The authors declare no conflict of interest.

Figures

Figure 1
Figure 1
Pharmacological inhibition of Galectin-3 (Gal-3) decreases aortic wall thickness. Quantification of aortic Gal-3 mRNA levels in controls, pressure overload (PO) and PO + modified citrus pectin (MCP) rats (A); representative pictures of aortic sections immunostained for Gal-3 (B); haematoxylin/eosin staining of aortas (C); and quantification of aortic morphometry (D,E). Histogram bars represent the mean ± standard error of mean (SEM) of each group of rats in arbitrary units normalized to hypoxanthine phosphoribosyltransferase (HPRT) and β-actin for cDNA. Magnification 40×. (Control rats, n = 7; Pressure Overload rats, PO, n = 7; and Pressure Overload rats treated with MCP, PO + MCP, n = 7). * p < 0.05 vs. control group; $ p < 0.05 vs. PO group.
Figure 2
Figure 2
Pharmacological inhibition of Gal-3 prevents vascular fibrosis.

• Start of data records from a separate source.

**config.mk**
```make
export PLATFORM = sky130hd
export DESIGN_NAME = gpio_irq_bank
export DESIGN_NICKNAME = d
export VERILOG_FILES = /design/src/rtl/gpio_bank_pkg.sv /design/src/rtl/gpio_sync.sv /design/src/rtl/gpio_alias_reg.sv /design/src/rtl/gpio_irq_detect.sv /design/src/rtl/gpio_irq_bank.sv
export SDC_FILE = /design/constraint.sdc
export NUM_CORES = 1
export LEC_CHECK = 0
export BUFFER_PORTS_ARGS = -buffer_cell sky130_fd_sc_hd__buf_4
export CAP_MARGIN = 10
export CORE_UTILIZATION = 39
export DETAILED_ROUTE_END_ITERATION = 8
export MAX_ROUTING_LAYER = met4
export PLACE_DENSITY_LB_ADDON = 0.08
export SYNTH_ARGS = -nofsm -noshare
export SYNTH_HDL_FRONTEND = slang
export SYNTH_HIERARCHICAL = 1
export SYNTH_SLANG_ARGS = --single-unit
```
**constraint.sdc**
```tcl
create_clock -name clk -period 3.8 [get_ports clk]
set_input_delay 0.76 -clock clk [delete_from_list [all_inputs] [get_ports clk]]
set_output_delay 0.76 -clock clk [all_outputs]
set_load 0.02 [all_outputs]
```
**src/rtl/gpio_bank_pkg.sv**
```systemverilog
package gpio_bank_pkg;

  typedef enum logic [1:0] {
    OP_WRITE = 2'b00,
    OP_SET   = 2'b01,
    OP_CLEAR = 2'b10,
    OP_NONE  = 2'b11
  } reg_op_e;

  typedef enum int {
    IDX_DOUT   = 0,
    IDX_DIN    = 1,
    IDX_OE     = 2,
    IDX_CAPEN  = 3,
    IDX_IEN    = 4,
    IDX_LEVSEL = 5,
    IDX_POL    = 6,
    IDX_STAT   = 7
  } reg_idx_e;

  localparam int NUM_SLOTS = 8;

endpackage

```
**src/rtl/gpio_sync.sv**
```systemverilog
module gpio_sync #(
  parameter int W = 32
) (
  input  logic         clk,
  input  logic         rst_n,
  input  logic [W-1:0] d,
  output logic [W-1:0] q
);
  logic [W-1:0] meta;

  always_ff @(posedge clk or negedge rst_n) begin
    if (!rst_n) begin
      meta <= '0;
      q    <= '0;
    end else begin
      meta <= d;
      q    <= meta;
    end
  end
endmodule

```
**src/rtl/gpio_alias_reg.sv**
```systemverilog
module gpio_alias_reg
  import gpio_bank_pkg::*;
#(
  parameter int W = 32
) (
  input  logic         clk,
  input  logic         rst_n,
  input  logic         hit,
  input  reg_op_e      op,
  input  logic [W-1:0] wdata,
  input  logic [W-1:0] hw_set,
  output logic [W-1:0] q
);
  logic [W-1:0] nxt;

  always_comb begin
    nxt = q;
    if (hit) begin
      unique case (op)
        OP_WRITE: nxt = wdata;
        OP_SET:   nxt = q | wdata;
        OP_CLEAR: nxt = q & ~wdata;
        default:  nxt = q;
      endcase
    end
    // hardware set beats any software change in the same cycle
    nxt = nxt | hw_set;
  end

  always_ff @(posedge clk or negedge rst_n) begin
    if (!rst_n) q <= '0;
    else        q <= nxt;
  end
endmodule

```
**src/rtl/gpio_irq_detect.sv**
```systemverilog
module gpio_irq_detect #(
  parameter int W = 32
) (
  input  logic         clk,
  input  logic         rst_n,
  input  logic [W-1:0] in_s,
  input  logic [W-1:0] lev,
  input  logic [W-1:0] pol,
  input  logic [W-1:0] cap_en,
  output logic [W-1:0] events
);
  logic [W-1:0] in_d;
  logic [W-1:0] raw;

  always_ff @(posedge clk or negedge rst_n) begin
    if (!rst_n) in_d <= '0;
    else        in_d <= in_s;
  end

  for (genvar gp = 0; gp < W; gp++) begin : g_pin
    always_comb begin
      unique case ({lev[gp], pol[gp]})
        2'b00:   raw[gp] = in_d[gp] & ~in_s[gp];  // falling edge
        2'b01:   raw[gp] = ~in_d[gp] & in_s[gp];  // rising edge
        2'b10:   raw[gp] = ~in_s[gp];             // low level
        default: raw[gp] = in_s[gp];              // high level
      endcase
    end
  end

  assign events = raw & cap_en;
endmodule

```
**src/rtl/gpio_irq_bank.sv**
```systemverilog
module gpio_irq_bank
  import gpio_bank_pkg::*;
#(
  parameter int NPINS  = 32,
  parameter int ADDR_W = 8
) (
  input  logic              clk,
  input  logic              rst_n,
  input  logic              wr_en,
  input  logic [ADDR_W-1:0] addr,
  input  logic [NPINS-1:0]  wdata,
  output logic [NPINS-1:0]  rdata,
  input  logic [NPINS-1:0]  pin_in,
  output logic [NPINS-1:0]  pin_out,
  output logic [NPINS-1:0]  pin_oe,
  output logic              irq
);
  localparam int IDX_W = ADDR_W - 4;
  localparam int SEL_W = $clog2(NUM_SLOTS);

  logic [IDX_W-1:0] sel_idx;
  reg_op_e          sel_op;
  logic [NPINS-1:0] reg_q [NUM_SLOTS];
  logic [NPINS-1:0] din_s;
  logic [NPINS-1:0] events;
  logic [NPINS-1:0] stat_q, ien_q, capen_q;

  assign sel_idx = addr[ADDR_W-1:4];
  assign sel_op  = reg_op_e'(addr[3:2]);

  gpio_sync #(.W(NPINS)) u_sync (
    .clk   (clk),
    .rst_n (rst_n),
    .d     (pin_in),
    .q     (din_s)
  );

  for (genvar gi = 0; gi < NUM_SLOTS; gi++) begin : g_slot
    if (gi == int'(IDX_DIN)) begin : g_ro
      assign reg_q[gi] = din_s;
    end else begin : g_rw
      logic             hit;
      logic [NPINS-1:0] hw_set;
      assign hit    = wr_en && (sel_idx == IDX_W'(gi)) && (sel_op != OP_NONE);
      assign hw_set = (gi == int'(IDX_STAT)) ? events : '0;
      gpio_alias_reg #(.W(NPINS)) u_reg (
        .clk    (clk),
        .rst_n  (rst_n),
        .hit    (hit),
        .op     (sel_op),
        .wdata  (wdata),
        .hw_set (hw_set),
        .q      (reg_q[gi])
      );
    end
  end

  assign stat_q  = reg_q[IDX_STAT];
  assign ien_q   = reg_q[IDX_IEN];
  assign capen_q = reg_q[IDX_CAPEN];

  gpio_irq_detect #(.W(NPINS)) u_det (
    .clk    (clk),
    .rst_n  (rst_n),
    .in_s   (din_s),
    .lev    (reg_q[IDX_LEVSEL]),
    .pol    (reg_q[IDX_POL]),
    .cap_en (capen_q),
    .events (events)
  );

  always_comb begin
    rdata = '0;
    if (sel_idx < IDX_W'(NUM_SLOTS)) rdata = reg_q[sel_idx[SEL_W-1:0]];
  end

  assign pin_out = reg_q[IDX_DOUT];
  assign pin_oe  = reg_q[IDX_OE];
  assign irq     = |(stat_q & ien_q);
endmodule

```
# ---- Word level (Yosys, flattened, before mapping)
# Cells that the tools add are included.
dict set report word_totals {
  regBits 320
  input_bits 75
  output_inout_bits 97
  elab_cells 332
}
dict set report classes {
  order_cmp 2
  eq_ne 73
  muxes 44
  bitwise 147
  n_reduce_logical 56
}
# op n
set op_table {}
lappend op_table {{$pmux 32 s3} 7}
lappend op_table {{$and 32x32->32} 9}
lappend op_table {{$or 32x32->32} 8}
lappend op_table {{$mux 32} 4}
lappend op_table {{$bmux 32 s3} 1}
lappend op_table {{$pmux 1 s3} 32}
lappend op_table {{$eq 2x1->1 const B} 33}
lappend op_table {{$eq 2x2->1 const B} 33}
lappend op_table {{$logic_not 2->1} 33}
lappend op_table {{$and 1x1->1} 64}
lappend op_table {{$not 1->1} 64}
lappend op_table {{$not 32->32} 1}
lappend op_table {{$reduce_or 32->1} 1}
lappend op_table {{$eq 4x3->1 const B} 4}
lappend op_table {{$logic_and 1x1->1} 14}
lappend op_table {{$reduce_and 2->1} 6}
lappend op_table {{$eq 4x2->1 const B} 2}
lappend op_table {{$ge 4x4->1 const B} 1}
lappend op_table {{$logic_not 4->1} 1}
lappend op_table {{$lt 4x4->1 const B} 1}
lappend op_table {{$not 3->4} 1}
lappend op_table {{$reduce_bool 3->1} 1}
lappend op_table {{$ne 2x2->1 const B} 1}

# ---- Logic depth before layout (Yosys ltp)
# Gate-level depths: netlist of the first run.
dict set report depth {
  ltp_word 5
  depth_mapped 10
  mapped_depth_nobuf 6
}

# ---- Hierarchy
# The synthesis of the first run kept the hierarchy.
# mod instances cells_each area_per_inst_um2 seq_area_each_um2
set by_module_without_submodules {}
lappend by_module_without_submodules {gpio_alias_reg 7 109 1397.6 800.8}
lappend by_module_without_submodules {gpio_irq_bank 1 295 2720.1 0.0}
lappend by_module_without_submodules {gpio_irq_detect 1 130 1681.6 800.8}
lappend by_module_without_submodules {gpio_sync 1 64 1601.5 1601.5}

# ---- Least setup slack after synthesis of the first run
# No wires, ideal clock.
dict set report synth_timing {
  path_kind {in2out}
  startpoint {input port addr[5]}
  endpoint {output port rdata[26]}
  t_arrival_ps 2050
  required_ps 3040
  slack_ps 990
  path_stages 6
  path_buffers 3
  path_cell_list {buf_6 buf_12 nand2b_4 buf_6 a211oi_1 nor4_1}
}
dict set report synth_via {
  elab_chain_len 5
  word_cells_on_any_way 6
  cone_classes {1 x order compare; 4 x mux; 1 x bitwise}
}
# element line
set synth_lines {}
lappend synth_lines {{from (decl)} gpio_irq_bank.sv:10} ;# input logic [ADDR_W-1:0] addr,
lappend synth_lines {{$not 3->4 (not written as such)} gpio_irq_bank.sv:74} ;# if (sel_idx < IDX_W'(NUM_SLOTS)) rdata = reg_q[sel_idx[SEL_W-1:0]];
lappend synth_lines {{$bmux 32 s3} gpio_irq_bank.sv:74}
lappend synth_lines {{$mux 32 (not written as such) (2 in a row)} gpio_irq_bank.sv:74}
lappend synth_lines {{$mux 32 (*)} gpio_irq_bank.sv:74}
lappend synth_lines {{to (decl)} gpio_irq_bank.sv:12} ;# output logic [NPINS-1:0] rdata,
# Mark *: on every way between the ends. The rest lies on a longest branch, timed or not. The select of a mux whose other input is x is not followed.

# ---- Worst setup path after layout of the first run
dict set report layout_timing {
  startpoint {register g_slot[4].g_rw.u_reg.q[18]}
  endpoint {output port irq}
}
dict set report layout_via {
  elab_chain_len 2
}
# element line
set layout_lines {}
lappend layout_lines {{from (decl)} gpio_alias_reg.sv:12} ;# output logic [W-1:0] q
lappend layout_lines {{from (signal assigned)} gpio_alias_reg.sv:32} ;# else q <= nxt;
lappend layout_lines {{$and 32x32->32} gpio_irq_bank.sv:79} ;# assign irq = |(stat_q & ien_q);
lappend layout_lines {{$reduce_or 32->1} gpio_irq_bank.sv:79}
lappend layout_lines {{to (decl)} gpio_irq_bank.sv:16} ;# output logic irq
# No other way between the ends.

==> run metrics, run 1 <==
largest net degree at the start of global routing 95; max cap viols 0; Synth area leader dfrtp_1; CP startpoint kind flip-flop; maximum VDD drop ~260 uV; post-CTS setup buffer count 0; nets 1676; Detailed Place HPWL 33.4 mm; drt pass-1 iters 5; Max Clock Freq 0.297 GHz; P&R area growth vs syn 22.6%; max incr delay on CP 680 ps; worst min path class in2async; CP startpoint g_slot[4].g_rw.u_reg/q[18]$_DFF_PN0_; post-place setup slack 536 ps; H-tree levels 2; vias per cell 5.72; top_reg_cell synth dfrtp_1; Worst path slowest cell or4_1; core box area approximately 40000 um^2; Synth area leaders dfrtp_1, a221o_1, o21ai_0, mux4_2, o21ai_1; Post-synth EDFFs 0; period utilization 88.5%; CP delay by family, top simple AND/OR/NAND/NOR gates; vias in the first global route ~12k; Final Hold Viols 0; kind of critical path reg2out; Ports 172; post-CTS sizing 0; TritonCTS buffer count 39; clk_skew 10.5 ps; Worst Path Buf+Inv 1; post-route setup slack 438 ps; CTS Buffer Depth 3; setup tns final 0 ps; actual slew at the worst max-slew pin a little under 900 ps; RSZ-0062 raised after global routing no; initial antenna violation count 1; final slew viol count 0; worst path arrival time about 2600 ps; R2R Path Start g_slot[6].g_rw.u_reg/q[15]$_DFF_PN0_; Starting Density 39.6%; yosys warns 6; largest fanout on the critical path 3; chip height 203 um; CTS root buf clkbuf_16; DR vias 12.3k; global-route wire length before repair 78.5 mm; Async SR Flop Fraction 100%; min cycle time layout 3360 ps; initial DRC count 1000; Worst-path clk slew 60 ps; WP data required 3040 ps; Setup violations, final 0; critical-path cell list a22oi_1, nand4_1, or4_1, buf_4; Seq/Total Area, Yosys 50.7%; PD cells 411 nW/um^2; routed length per instance 24.1 um; Clock Sinks 320; row cnt 73; die area 41300 um^2; routability congestion estimate 0.801; chip width roughly 200 um; layout cells sized above 1 22.0%; Yosys top cell area share 50.7%; Max-Slew Margin vs Limit 40.5%; Clock Latency Late Sink 550 ps; Cells after Synth 1252; CTS tree built; residual DRC count 0; run status completed; total grt overflow 0; Port Buffers 169; Pleak 6.91 nW; Synth Register Bits 320; Final ANT Viol Nets 0; Post-Route WL 51.9 mm; Worst setup EP type output port; cts hold-fix bufs 0; Netlist cell types 42; mapped cell area 15800 um^2; synthesized area per cell 12.6 um^2; Total GRT Usage a little over a quarter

Quantification of mRNA levels of Col1a1, fibronectin, α-smooth muscle actin (α-SMA), transforming growth factor (TGF)-β1, and connective tissue growth factor (CTGF) in aorta from controls, PO and PO + MCP rats (A); representative pictures of aortic sections immunostained for Sirius red, fibronectin, α-SMA, TGF-β1, and CTGF (B). Histogram bars represent the mean ± SEM of each group of rats in arbitrary units normalized to HPRT and β-actin for cDNA. Magnification 40×. (Control rats, n = 7; Pressure Overload rats, PO, n = 7; and Pressure Overload rats treated with MCP, PO + MCP, n = 7). * p < 0.05 vs. control group; $ p < 0.05 vs. PO group.
Figure 3
Figure 3
Pharmacological inhibition of Gal-3 blocks matrix metalloproteinase (MMP)-2 activity. Normalized values of the protein levels of MMP-2 (ng/mL), MMP-9 (pg/mL), and tissue inhibitor of metalloproteinase (TIMP)-2 (pg/mL) in aorta from controls, PO, and PO + MCP rats measured by ELISA (A); MMPs activities assessed by zymography (B); Representative pictures of aortic sections immunostained for MMP-2 (C). Histogram bars represent the mean ± SEM of each group of rats in arbitrary units. Magnification 40×. (Control rats, n = 7; Pressure Overload rats, PO, n = 7; and Pressure Overload rats treated with MCP, PO + MCP, n = 7). * p < 0.05 vs. control group; $ p < 0.05 vs. PO group.
Figure 4
Figure 4
Pharmacological inhibition of Gal-3 reduces vascular inflammation. Normalized values of the protein levels of interleukin (IL)-6 (pg/mL), IL-1β (pg/mL), tumor necrosis factor (TNF)-α (pg/mL), and monocyte chemoattractant protein (CCL)-2 (pg/mL) in aorta from controls, PO, and PO + MCP rats using ELISA (A); representative pictures of aortic sections immunostained for CCL-2, osteopontin, cd45, and cd68 (B). Histogram bars represent the mean ± SEM of each group of rats in arbitrary units. Magnification 40×. (Control rats, n = 7; Pressure Overload rats, PO, n = 7; and Pressure Overload rats treated with MCP, PO + MCP, n = 7). * p <0.05 vs. control group; $ p < 0.05 vs. PO group.
Figure 5
Figure 5
Pharmacological inhibition of Gal-3 diminishes aortic valve (AV) fibrosis. Immunostaining and quantification for Gal-3 in AVs from controls, PO, and PO + MCP rats (A). Haematoxylin/eosin staining of AVs and quantification of AV area (B); Sirius red staining and TGF-β1 immunostaining in AVs (C); MMP-2 and MMP-9 immunostaining in AVs (D). Histogram bars represent the mean ± SEM of each group of rats. Magnification 40×. (Control rats, n = 7; Pressure Overload rats, PO, n = 7; and Pressure Overload rats treated with MCP, PO + MCP, n = 7). * p < 0.05 vs. control group; $ p < 0.05 vs. PO group.
Figure 6
Figure 6
Pharmacological inhibition of Gal-3 reduces AV inflammation and calcification. Representative pictures of AV sections immunostained for cd45 and cd68 (A); Immunostaining (left panel) and quantification (right panel) for bone morphogenetic protein (BMP)-2, BMP-4, Runx2, and SRY-homeobOX-like (Sox-9, SRY: Sex-region-determining Y gene) in AVs from controls, PO, and PO + MCP rats (B). Arrows show the staining. Histogram bars represent the mean ± SEM of each group of rats. Magnification 40×. (Control rats, n = 7; Pressure Overload rats, PO, n = 7; and Pressure Overload rats treated with MCP, PO + MCP, n = 7). * p < 0.05 vs. control group; $ p < 0.05 vs. PO group.